◆ What you are asked to do ◆
Gather every line below where "constraint" appears.

Collected data:

===

**config.mk**
```make
export PLATFORM = sky130hd
export DESIGN_NAME = vectored_interrupt_unit
export DESIGN_NICKNAME = d
export VERILOG_FILES = /design/src/hw/irq_pkg.sv /design/src/hw/irq_edge_detect.sv /design/src/hw/vectored_interrupt_unit.sv
export VERILOG_INCLUDE_DIRS = /design/src /design/src/hw
export SDC_FILE = /design/constraint.sdc
export NUM_CORES = 1
export LEC_CHECK = 0
export BUFFER_PORTS_ARGS = -buffer_cell sky130_fd_sc_hd__buf_2
export CORE_MARGIN = 2
export CORE_UTILIZATION = 40
export DETAILED_ROUTE_END_ITERATION = 10
export PLACE_DENSITY = 0.73
export SYNTH_ARGS = -nofsm -noshare
export SYNTH_HDL_FRONTEND = slang
export SYNTH_SLANG_ARGS = --single-unit
```
**constraint.sdc**
```tcl
create_clock -name mclk -period 3.44 [get_ports mclk]
set_input_delay 0.172 -clock mclk [delete_from_list [all_inputs] [get_ports mclk]]
set_output_delay 0.172 -clock mclk [all_outputs]
set_load 0.01 [all_outputs]
```
**src/hw/irq_defs.svh**
```systemverilog
// Constants of the vectored interrupt unit.
`ifndef IRQ_DEFS_SVH
`define IRQ_DEFS_SVH

`define IRQ_NUM_SRC 8
`define IRQ_ADDR_W 4
`define IRQ_DATA_W 8
`define IRQ_PC_W 12

`define IRQ_OFS_FLAG 4'h0
`define IRQ_OFS_CLEAR 4'h1
`define IRQ_OFS_MASK 4'h2
`define IRQ_OFS_STAT 4'h3

`define IRQ_FLAG_RST 8'h00
`define IRQ_MASK_RST 8'h00

`define IRQ_BIT_TIMER 0
`define IRQ_BIT_EXT0 1
`define IRQ_BIT_EXT1 2
`define IRQ_BIT_CNT1 3
`define IRQ_BIT_CNT2 4
`define IRQ_BIT_HPW 5
`define IRQ_BIT_LPW 6
`define IRQ_BIT_PORT 7

`define IRQ_STAT_GIE 0
`define IRQ_STAT_BUSY 1
`define IRQ_STAT_SRC_LO 4

`define IRQ_VEC_BASE 12'h003
`define IRQ_VEC_STEP 12'h003

`endif

```
**src/hw/irq_pkg.sv**
```systemverilog
// Types shared by the vectored interrupt unit and its core side.
package irq_pkg;

    // Sampled request lines, one per source.
    typedef struct packed {
        logic port_change;
        logic lpw_timer;
        logic hpw_timer;
        logic counter_two;
        logic counter_one;
        logic ext_request_one;
        logic ext_request_zero;
        logic free_timer;
    } irq_src_t;

    // Core sequencing events and live context.
    typedef struct packed {
        logic global_irq_on_instr;
        logic global_irq_off_instr;
        logic fetch_boundary;
        logic isr_return;
        logic [7:0] accumulator_reg;
        logic [7:0] status_word_reg;
    } core_req_t;

    // Saved context handed back at return.
    typedef struct packed {
        logic [7:0] accumulator_reg;
        logic [7:0] status_word_reg;
    } context_t;

    typedef enum logic {
        ST_IDLE,
        ST_SERVICE
    } disp_state_t;

endpackage : irq_pkg

```
**src/hw/irq_edge_detect.sv**
```systemverilog
// Per-source falling edge detector.
`timescale 1ns/100ps
module irq_edge_detect #(
    parameter int WIDTH = 8
) (
    // Clock and reset.
    input wire logic mclk,
    input wire logic arst_n,
    // Levels in, one-cycle falls out.
    input wire logic [WIDTH-1:0] level_in,
    output logic [WIDTH-1:0] fall_out
);
    logic [WIDTH-1:0] prev_reg;

    genvar i;
    generate
        for (i = 0; i < WIDTH; i++) begin : g_bit
            // A low level at reset release is not an edge: prev starts low.
            always_ff @(posedge mclk or negedge arst_n) begin
                if (!arst_n) begin
                    prev_reg[i] <= 1'b0;
                end else begin
                    prev_reg[i] <= level_in[i];
                end
            end
            assign fall_out[i] = prev_reg[i] & ~level_in[i];
        end
    endgenerate

endmodule : irq_edge_detect

```
**src/hw/vectored_interrupt_unit.sv**
```systemverilog
// Vectored interrupt unit: flags, mask, dispatch and context save.
`timescale 1ns/100ps
`include "irq_defs.svh"
module vectored_interrupt_unit #(
    parameter int NUM_SRC = `IRQ_NUM_SRC,
    parameter int PC_W = `IRQ_PC_W
) (
    // Clock and reset.
    input wire logic mclk,
    input wire logic arst_n,
    // Request sources.
    input wire logic free_timer_ovf,
    input wire logic port5_bit4,
    input wire logic port5_bit5,
    input wire logic counter_one_unf,
    input wire logic counter_two_unf,
    input wire logic hpw_timer_unf,
    input wire logic lpw_timer_unf,
    input wire logic port_change,
    // Core sequencing.
    input wire irq_pkg::core_req_t core_req,
    output logic vector_take,
    output logic [PC_W-1:0] vector_addr,
    output logic restore_valid,
    output irq_pkg::context_t restore_ctx,
    // Register port.
    input wire logic [`IRQ_ADDR_W-1:0] reg_addr,
    input wire logic [`IRQ_DATA_W-1:0] reg_wdata,
    input wire logic reg_wr,
    input wire logic reg_rd,
    output logic [`IRQ_DATA_W-1:0] reg_rdata,
    // Interrupt line.
    output logic irq_out
);
    import irq_pkg::*;

    irq_src_t src;
    logic [NUM_SRC-1:0] fall;
    logic [NUM_SRC-1:0] irq_flag_reg;
    logic [NUM_SRC-1:0] irq_flag_next;
    logic [NUM_SRC-1:0] irq_mask_reg;
    logic [NUM_SRC-1:0] clear_bits;
    logic [NUM_SRC-1:0] pending;
    logic gie_reg;
    disp_state_t state_reg;
    logic [2:0] active_reg;
    logic [2:0] pick;
    logic dispatch;
    context_t saved_reg;

    // Source order matches the mask bit layout.
    always_comb begin
        src.free_timer = free_timer_ovf;
        src.ext_request_zero = port5_bit4;
        src.ext_request_one = port5_bit5;
        src.counter_one = counter_one_unf;
        src.counter_two = counter_two_unf;
        src.hpw_timer = hpw_timer_unf;
        src.lpw_timer = lpw_timer_unf;
        src.port_change = port_change;
    end

    irq_edge_detect #(
        .WIDTH(NUM_SRC)
    ) u_edge (
        .mclk(mclk),
        .arst_n(arst_n),
        .level_in(src),
        .fall_out(fall)
    );

    assign clear_bits = (reg_wr && reg_addr == `IRQ_OFS_CLEAR) ? reg_wdata[NUM_SRC-1:0] : '0;

    // A fall in the clearing cycle survives: set wins over clear.
    assign irq_flag_next = (irq_flag_reg & ~clear_bits) | (fall & irq_mask_reg);

    always_ff @(posedge mclk or negedge arst_n) begin
        if (!arst_n) begin
            irq_flag_reg <= `IRQ_FLAG_RST;
        end else begin
            irq_flag_reg <= irq_flag_next;
        end
    end

    always_ff @(posedge mclk or negedge arst_n) begin
        if (!arst_n) begin
            irq_mask_reg <= `IRQ_MASK_RST;
        end else if (reg_wr && reg_addr == `IRQ_OFS_MASK) begin
            irq_mask_reg <= reg_wdata[NUM_SRC-1:0];
        end
    end

    // Off wins if both instructions retire together, as the safer outcome.
    always_ff @(posedge mclk or negedge arst_n) begin
        if (!arst_n) begin
            gie_reg <= 1'b0;
        end else if (core_req.global_irq_off_instr) begin
            gie_reg <= 1'b0;
        end else if (core_req.global_irq_on_instr) begin
            gie_reg <= 1'b1;
        end
    end

    assign pending = irq_flag_reg & irq_mask_reg;
    assign irq_out = |pending;

    function automatic logic [2:0] lowest(input logic [NUM_SRC-1:0] v);
        logic [2:0] r;
        r = '0;
        for (int k = NUM_SRC - 1; k >= 0; k--) begin
            if (v[k]) begin
                r = 3'(k);
            end
        end
        return r;
    endfunction : lowest

    assign pick = lowest(pending);
    // Flags stay set while busy, so later requests wait for the return.
    assign dispatch = (state_reg == ST_IDLE) && gie_reg && (|pending)
        && core_req.fetch_boundary;

    always_ff @(posedge mclk or negedge arst_n) begin
        if (!arst_n) begin
            state_reg <= ST_IDLE;
        end else begin
            case (state_reg)
                ST_IDLE: begin
                    if (dispatch) begin
                        state_reg <= ST_SERVICE;
                    end
                end
                ST_SERVICE: begin
                    if (core_req.isr_return) begin
                        state_reg <= ST_IDLE;
                    end
                end
                default: begin
                    state_reg <= ST_IDLE;
                end
            endcase
        end
    end

    always_ff @(posedge mclk or negedge arst_n) begin
        if (!arst_n) begin
            vector_take <= 1'b0;
            vector_addr <= '0;
            active_reg <= '0;
        end else begin
            vector_take <= dispatch;
            if (dispatch) begin
                active_reg <= pick;
                vector_addr <= PC_W'(`IRQ_VEC_BASE + `IRQ_VEC_STEP * pick);
            end
        end
    end

    always_ff @(posedge mclk or negedge arst_n) begin
        if (!arst_n) begin
            saved_reg <= '0;
        end else if (dispatch) begin
            saved_reg.accumulator_reg <= core_req.accumulator_reg;
            saved_reg.status_word_reg <= core_req.status_word_reg;
        end
    end

    always_ff @(posedge mclk or negedge arst_n) begin
        if (!arst_n) begin
            restore_valid <= 1'b0;
            restore_ctx <= '0;
        end else begin
            restore_valid <= (state_reg == ST_SERVICE) && core_req.isr_return;
            if ((state_reg == ST_SERVICE) && core_req.isr_return) begin
                restore_ctx <= saved_reg;
            end
        end
    end

    always_ff @(posedge mclk or negedge arst_n) begin
        if (!arst_n) begin
            reg_rdata <= '0;
        end else if (reg_rd) begin
            case (reg_addr)
                `IRQ_OFS_FLAG: reg_rdata <= irq_flag_reg;
                `IRQ_OFS_MASK: reg_rdata <= irq_mask_reg;
                `IRQ_OFS_STAT: begin
                    reg_rdata <= '0;
                    reg_rdata[`IRQ_STAT_GIE] <= gie_reg;
                    reg_rdata[`IRQ_STAT_BUSY] <= (state_reg == ST_SERVICE);
                    reg_rdata[`IRQ_STAT_SRC_LO +: 3] <= active_reg;
                end
                default: reg_rdata <= '0;
            endcase
        end else begin
            reg_rdata <= '0;
        end
    end

    // Context seen at the dispatch edge; no dispatch can move it before the return.
    logic [15:0] ctx_chk_reg;
    always_ff @(posedge mclk or negedge arst_n) begin
        if (!arst_n) begin
            ctx_chk_reg <= 16'h0000;
        end else if (dispatch) begin
            ctx_chk_reg <= {core_req.accumulator_reg, core_req.status_word_reg};
        end
    end
endmodule : vectored_interrupt_unit

```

===

◆ Exercise output ◆
export SDC_FILE = /design/constraint.sdc
**constraint.sdc**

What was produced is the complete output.